## Collected data entries
= = = = =
$ cat src/include/ssp_pkg.sv
// constants, types and helpers shared by the serial shift port
package ssp_pkg;
    // bus shape
    localparam int DATA_W = 32;
    localparam int IDX_LSB = 2;
    localparam int IDX_MSB = 9;
    // register indices; byte address is four times the index
    localparam logic [7:0] IDX_GDATA = 8'hd4;
    localparam logic [7:0] IDX_GCFG  = 8'hd5;
    localparam logic [7:0] IDX_GPIN  = 8'hd6;
    localparam logic [7:0] IDX_SIO   = 8'he9;
    localparam logic [7:0] IDX_CTRL  = 8'hee;
    localparam logic [7:0] IDX_PSW   = 8'hef;
    // control and status field positions
    localparam int CTRL_SL0  = 0;
    localparam int CTRL_SL1  = 1;
    localparam int CTRL_SERIAL_PORT_SELECT = 3;
    localparam int PSW_BUSY  = 2;
    // port pin roles
    localparam int PIN_SO   = 4;
    localparam int PIN_SK   = 5;
    localparam int PIN_SI   = 6;
    localparam int PIN_HALT = 7;
    // reset values and masks
    localparam logic [7:0] RST_BYTE     = 8'h00;
    localparam logic [7:0] GCFG_WR_MASK = 8'h3f;
    localparam logic [3:0] BITS_PER_XFER = 4'h8;
    // timing: one instruction cycle per clock
    localparam int MCLK_NS = 50;
    localparam int TC_NS   = 50;
    localparam int TC_CYC  = TC_NS / MCLK_NS;
    localparam int SK_PER_TC_0 = 2;
    localparam int SK_PER_TC_1 = 4;
    localparam int SK_PER_TC_2 = 8;
    localparam logic [2:0] SK_HALF_0 = 3'(SK_PER_TC_0 * TC_CYC / 2);
    localparam logic [2:0] SK_HALF_1 = 3'(SK_PER_TC_1 * TC_CYC / 2);
    localparam logic [2:0] SK_HALF_2 = 3'(SK_PER_TC_2 * TC_CYC / 2);

    typedef enum logic [1:0] {ST_IDLE, ST_SHIFT, ST_SLAVE} ssp_st_e;

    // half period of the internal shift clock in mclk cycles
    function automatic logic [2:0] ssp_half_cyc(input logic [1:0] rate);
        if (rate[1]) begin
            return SK_HALF_2;
        end else if (rate[0]) begin
            return SK_HALF_1;
        end
        return SK_HALF_0;
    endfunction
endpackage

$ cat src/include/ssp_div_if.sv
// link between the port logic and the shift clock divider
`timescale 1ns/1ns
interface ssp_div_if;
    logic       run;
    logic       hold;
    logic [1:0] rate;
    logic       rise;
    logic       fall;
    modport div  (input run, hold, rate, output rise, fall);
    modport user (output run, hold, rate, input rise, fall);
endinterface

$ cat src/verilog/ssp_sk_div.sv
// shift clock divider for master mode
`timescale 1ns/1ns
module ssp_sk_div #(
    parameter int CNT_W = 3
) (
    input  wire logic mclk,
    input  wire logic reset_n,
    ssp_div_if.div    dif
);
    import ssp_pkg::*;

    typedef struct packed {
        logic [CNT_W-1:0] cnt;
        logic             sk;
    } ssp_div_s;

    ssp_div_s q_reg;
    ssp_div_s q_next;
    logic [CNT_W-1:0] half;
    logic             tick;

    if (CNT_W < 3) begin : g_chk
        $error("ssp_sk_div: CNT_W too small for the slowest rate");
    end

    // edge pulses fire on the edge where the level changes
    assign half      = CNT_W'(ssp_half_cyc(dif.rate));
    assign tick      = (q_reg.cnt == half - 1'b1);
    assign dif.rise  = dif.run & ~dif.hold & tick & ~q_reg.sk;
    assign dif.fall  = dif.run & ~dif.hold & tick & q_reg.sk;

    // counter restarts low whenever run drops, so every burst starts alike
    always_comb begin
        q_next = q_reg;
        if (dif.hold) begin
            q_next = q_reg;
        end else if (!dif.run) begin
            q_next = '0;
        end else if (tick) begin
            q_next.cnt = '0;
            q_next.sk  = ~q_reg.sk;
        end else begin
            q_next.cnt = q_reg.cnt + 1'b1;
        end
    end

    always_ff @(posedge mclk) begin
        if (!reset_n) begin
            q_reg <= '0;
        end else begin
            q_reg <= q_next;
        end
    end

    property p_fast_half;
        @(posedge mclk) disable iff (!reset_n)
        (dif.rise && dif.rate == 2'b00) |=> (dif.fall || !dif.run || dif.hold);
    endproperty
    a_fast_half: assert property (p_fast_half) else $error("rate 00 high phase not one cycle");

    property p_slow_half;
        @(posedge mclk) disable iff (!reset_n)
        (dif.rise && dif.rate[1] && dif.run) |=> !dif.fall [*3];
    endproperty
    a_slow_half: assert property (p_slow_half) else $error("rate 1x high phase too short");
endmodule

$ cat src/verilog/ssp_top.sv
// serial shift port with port pins, halt control and register slave
//
// Behaviour
// eight-bit shift register moves data on clock
// internal clock master, external clock slave
// select bit enables port, routes pins four/five
// rate bits pick 2, 4 or 8 cycles
// writing busy one starts shifting
// busy clears itself after eight bits
// clearing busy early ends the transfer
// pin roles follow configuration bits
// only a master ever starts a transfer
// slave keeps shifting while external clock runs
// busy set with clock high shifts once
// load shift register only while clock low
// slave software sets busy early, clock low
// reset clears status and control registers
// reset clears port registers, pins float
// port seven data one freezes everything
// halt ends on pin seven rise or reset
// software follows halt entry with two no-ops
// control and status registers are memory mapped
// msb first, out on fall, in on rise
//
// Decided for this implementation: register access over APB and the placing of the registers.
`timescale 1ns/1ns
module ssp_top #(
    parameter int PADDR_W = 12
) (
    input  wire logic                        mclk,
    input  wire logic                        reset_n,
    input  wire logic                        psel,
    input  wire logic                        penable,
    input  wire logic                        pwrite,
    input  wire logic [PADDR_W-1:0]          paddr,
    input  wire logic [ssp_pkg::DATA_W-1:0]  pwdata,
    output logic      [ssp_pkg::DATA_W-1:0]  prdata,
    output logic                             pready,
    output logic                             pslverr,
    input  wire logic [7:0]                  g_in,
    output logic      [5:0]                  g_out,
    output logic      [5:0]                  g_oe_n
);
    import ssp_pkg::*;

    typedef struct packed {
        logic [7:0]        gdata;
        logic [7:0]        gcfg;
        logic [7:0]        ctrl;
        logic [7:0]        processor_status_reg;
        logic [7:0]        sr;
        logic              so;
        logic [3:0]        bitcnt;
        logic [2:0]        mrise_dly;
        ssp_st_e           st;
        logic              halted;
        logic [7:0]        s1;
        logic [7:0]        s2;
        logic              g7_prev;
        logic              ik_prev;
        logic              sk_pin;
        logic [5:0]        g_out;
        logic [5:0]        g_oe_n;
        logic [DATA_W-1:0] prdata;
        logic              pready;
        logic              pslverr;
    } ssp_state_s;

    ssp_state_s q_reg;
    ssp_state_s q_next;

    logic       hit;
    logic [7:0] idx;
    logic [7:0] rd_byte;
    logic       wr;
    logic       wr_psw;
    logic       master;
    logic       slave;
    logic       busy;
    logic       ik_now;
    logic       s_rise;
    logic       s_fall;
    logic [7:0] shift_in;

    ssp_div_if dif ();

    ssp_sk_div u_div (
        .mclk    (mclk),
        .reset_n (reset_n),
        .dif     (dif)
    );

    if (PADDR_W < IDX_MSB + 2) begin : g_chk
        $error("ssp_top: PADDR_W too narrow for the register map");
    end

    // divider runs only during a master burst and freezes in halt
    assign dif.run  = (q_reg.st == ST_SHIFT);
    assign dif.hold = q_reg.halted;
    assign dif.rate = {q_reg.ctrl[CTRL_SL1], q_reg.ctrl[CTRL_SL0]};

    // address decode: aligned word, upper bits zero
    assign idx = paddr[IDX_MSB:IDX_LSB];
    always_comb begin
        hit     = (paddr[IDX_LSB-1:0] == '0) && (paddr[PADDR_W-1:IDX_MSB+1] == '0);
        rd_byte = RST_BYTE;
        unique case (idx)
            IDX_GDATA: rd_byte = q_reg.gdata;
            IDX_GCFG:  rd_byte = q_reg.gcfg;
            IDX_GPIN:  rd_byte = q_reg.s2;
            IDX_SIO:   rd_byte = q_reg.sr;
            IDX_CTRL:  rd_byte = q_reg.ctrl;
            IDX_PSW:   rd_byte = q_reg.processor_status_reg;
            default:   hit = 1'b0;
        endcase
    end

    // a write lands on the access edge; frozen core ignores writes in halt
    assign wr     = psel & penable & q_reg.pready & pwrite & ~q_reg.pslverr & ~q_reg.halted;
    assign wr_psw = wr & (idx == IDX_PSW);

    // mode decode from select bit and clock pin direction
    assign master = q_reg.ctrl[CTRL_SERIAL_PORT_SELECT] & q_reg.gcfg[PIN_SK];
    assign slave  = q_reg.ctrl[CTRL_SERIAL_PORT_SELECT] & ~q_reg.gcfg[PIN_SK];
    assign busy   = q_reg.processor_status_reg[PSW_BUSY];

    // slave internal clock is the synced pin gated by the active state
    assign ik_now   = q_reg.s2[PIN_SK] & (q_reg.st == ST_SLAVE);
    assign s_rise   = (q_reg.st == ST_SHIFT) ? dif.rise : (ik_now & ~q_reg.ik_prev);
    assign s_fall   = (q_reg.st == ST_SHIFT) ? dif.fall : (~ik_now & q_reg.ik_prev);
    assign shift_in = {q_reg.sr[6:0], q_reg.s2[PIN_SI]};

    always_comb begin
        q_next = q_reg;
        // two-flop synchronisers on every port pin input
        q_next.s1      = g_in;
        q_next.s2      = q_reg.s1;
        q_next.g7_prev = q_reg.s2[PIN_HALT];
        // bus answer one cycle after setup, so pready comes from a flop
        q_next.pready  = 1'b0;
        q_next.pslverr = 1'b0;
        if (psel && !penable) begin
            q_next.pready  = 1'b1;
            q_next.pslverr = ~hit;
            q_next.prdata  = hit ? {24'h000000, rd_byte} : '0;
        end
        if (q_reg.halted) begin
            // everything else held exactly; only a pin seven rise or a reset wakes us
            if (q_reg.s2[PIN_HALT] && !q_reg.g7_prev) begin
                q_next.halted = 1'b0;
            end
        end else begin
            q_next.ik_prev = ik_now;
            // drop out when the mode no longer matches the state
            unique case (q_reg.st)
                ST_IDLE:  q_next.st = ST_IDLE;
                ST_SHIFT: if (!master || !busy) q_next.st = ST_IDLE;
                ST_SLAVE: if (!slave) q_next.st = ST_IDLE;
            endcase
            // sample on rise, msb first
            if (s_rise) begin
                q_next.sr = shift_in;
                if (busy && q_reg.bitcnt != BITS_PER_XFER) begin
                    q_next.bitcnt = q_reg.bitcnt + 1'b1;
                end
            end
            // drive next bit on fall; the byte ends when the clock is low again
            if (s_fall) begin
                q_next.so = q_reg.sr[7];
                if (busy && q_reg.bitcnt == BITS_PER_XFER) begin
                    q_next.processor_status_reg[PSW_BUSY] = 1'b0;
                    if (q_reg.st == ST_SHIFT) begin
                        q_next.st = ST_IDLE;
                    end
                end
            end
            // master input lands three cycles late: the pin we raise only then
            // reaches the second sync flop; a rise in between moved the slot up
            q_next.mrise_dly = {q_reg.mrise_dly[1:0], (q_reg.st == ST_SHIFT) & dif.rise};
            if (q_reg.mrise_dly[2]) begin
                q_next.sr[q_reg.mrise_dly[0]] = q_reg.s2[PIN_SI];
            end
            // software writes come last so a set beats the self-clear
            if (wr) begin
                unique case (idx)
                    IDX_GDATA: begin
                        q_next.gdata = pwdata[7:0];
                        if (pwdata[PIN_HALT]) begin
                            q_next.halted = 1'b1;
                        end
                    end
                    IDX_GCFG: q_next.gcfg = pwdata[7:0] & GCFG_WR_MASK;
                    IDX_SIO:  q_next.sr   = pwdata[7:0];
                    IDX_CTRL: q_next.ctrl = pwdata[7:0];
                    IDX_PSW: begin
                        q_next.processor_status_reg = pwdata[7:0];
                        if (pwdata[PSW_BUSY] && !busy) begin
                            q_next.bitcnt = '0;
                            q_next.so     = q_reg.sr[7];
                            if (master) begin
                                q_next.st = ST_SHIFT;
                            end else if (slave) begin
                                q_next.st = ST_SLAVE;
                            end
                        end else if (!pwdata[PSW_BUSY] && q_reg.st == ST_SHIFT) begin
                            q_next.st = ST_IDLE;
                        end
                    end
                    default: q_next.gdata = q_reg.gdata;
                endcase
            end
            // master clock pin follows the divider edges and parks low
            if (q_next.st != ST_SHIFT) begin
                q_next.sk_pin = 1'b0;
            end else if (s_rise) begin
                q_next.sk_pin = 1'b1;
            end else if (s_fall) begin
                q_next.sk_pin = 1'b0;
            end
        end
        // pins from next state so outputs stay flop-driven with no lag
        q_next.g_out  = q_next.gdata[5:0];
        q_next.g_oe_n = ~q_next.gcfg[5:0];
        if (q_next.ctrl[CTRL_SERIAL_PORT_SELECT]) begin
            q_next.g_out[PIN_SO] = q_next.so;
            q_next.g_out[PIN_SK] = q_next.sk_pin;
        end
    end

    // weak pull-up setting is not modelled; such pins simply float
    always_ff @(posedge mclk) begin
        if (!reset_n) begin
            q_reg        <= '0;
            q_reg.g_oe_n <= '1;
        end else begin
            q_reg <= q_next;
        end
    end

    assign prdata  = q_reg.prdata;
    assign pready  = q_reg.pready;
    assign pslverr = q_reg.pslverr;
    assign g_out   = q_reg.g_out;
    assign g_oe_n  = q_reg.g_oe_n;

    property p_start;
        @(posedge mclk) disable iff (!reset_n)
        (wr_psw && pwdata[PSW_BUSY] && !busy && master) |=> (q_reg.st == ST_SHIFT);
    endproperty
    a_start: assert property (p_start) else $error("master burst did not start");

    property p_self_clear;
        @(posedge mclk) disable iff (!reset_n)
        (s_fall && busy && q_reg.bitcnt == BITS_PER_XFER && !wr && !q_reg.halted)
            |=> !q_reg.processor_status_reg[PSW_BUSY] ##1 !q_reg.processor_status_reg[PSW_BUSY] || q_reg.st != ST_IDLE;
    endproperty
    a_self_clear: assert property (p_self_clear) else $error("busy not cleared after 8 bits");

    property p_early_stop;
        @(posedge mclk) disable iff (!reset_n)
        (wr_psw && !pwdata[PSW_BUSY] && q_reg.st == ST_SHIFT)
            |=> (q_reg.st == ST_IDLE && !q_reg.sk_pin);
    endproperty
    a_early_stop: assert property (p_early_stop) else $error("cleared busy did not stop");

    property p_slave_no_clock;
        @(posedge mclk) disable iff (!reset_n)
        (q_reg.st == ST_SLAVE) |-> !q_reg.sk_pin;
    endproperty
    a_slave_no_clock: assert property (p_slave_no_clock) else $error("slave drove clock");

    property p_slave_keeps;
        @(posedge mclk) disable iff (!reset_n)
        (q_reg.st == ST_SLAVE && slave && !busy && s_rise && !wr && !q_reg.halted)
            |=> (q_reg.sr == $past(shift_in));
    endproperty
    a_slave_keeps: assert property (p_slave_keeps) else $error("idle slave missed a shift");

    property p_narrow;
        @(posedge mclk) disable iff (!reset_n)
        ($rose(q_reg.st == ST_SLAVE) && q_reg.s2[PIN_SK] && !q_reg.halted) |-> s_rise;
    endproperty
    a_narrow: assert property (p_narrow) else $error("busy with clock high gave no edge");

    property p_reset;
        @(posedge mclk) disable iff (1'b0)
        !reset_n |=> (q_reg.ctrl == RST_BYTE && q_reg.processor_status_reg == RST_BYTE && g_oe_n == 6'h3f);
    endproperty
    a_reset: assert property (p_reset) else $error("reset left state behind");

    property p_freeze;
        @(posedge mclk) disable iff (!reset_n)
        q_reg.halted |=> ($stable(q_reg.sr) && $stable(q_reg.processor_status_reg) && $stable(g_out));
    endproperty
    a_freeze: assert property (p_freeze) else $error("state moved during halt");

    property p_wake;
        @(posedge mclk) disable iff (!reset_n)
        (q_reg.halted && q_reg.s2[PIN_HALT] && !q_reg.g7_prev) |=> !q_reg.halted;
    endproperty
    a_wake: assert property (p_wake) else $error("pin seven rise did not wake");

    property p_pin_route;
        @(posedge mclk) disable iff (!reset_n)
        g_out[PIN_SO] == (q_reg.ctrl[CTRL_SERIAL_PORT_SELECT] ? q_reg.so : q_reg.gdata[PIN_SO]);
    endproperty
    a_pin_route: assert property (p_pin_route) else $error("serial out misrouted");
endmodule

$ cat config.mk
export PLATFORM = sky130hd
export DESIGN_NAME = ssp_top
export DESIGN_NICKNAME = d
export VERILOG_FILES = /design/src/include/ssp_pkg.sv /design/src/include/ssp_div_if.sv /design/src/verilog/ssp_sk_div.sv /design/src/verilog/ssp_top.sv
export SDC_FILE = /design/constraint.sdc
export NUM_CORES = 1
export LEC_CHECK = 0
export BUFFER_PORTS_ARGS = -buffer_cell sky130_fd_sc_hd__clkbuf_2
export CORE_ASPECT_RATIO = 1.5
export CORE_MARGIN = 2
export CORE_UTILIZATION = 45
export DETAILED_ROUTE_END_ITERATION = 8
export PLACE_DENSITY = 0.8
export SLEW_MARGIN = 20
export SYNTH_ARGS = -nofsm -noshare
export SYNTH_HDL_FRONTEND = slang
export SYNTH_SLANG_ARGS = --single-unit
$ cat constraint.sdc
create_clock -name mclk -period 2.81 [get_ports mclk]
set_input_delay 0 -clock mclk [delete_from_list [all_inputs] [get_ports mclk]]
set_output_delay 0 -clock mclk [all_outputs]
set_load 0.05 [all_outputs]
= = = = =
Copy all the lines above that hold the string "eight".

// eight-bit shift register moves data on clock
// busy clears itself after eight bits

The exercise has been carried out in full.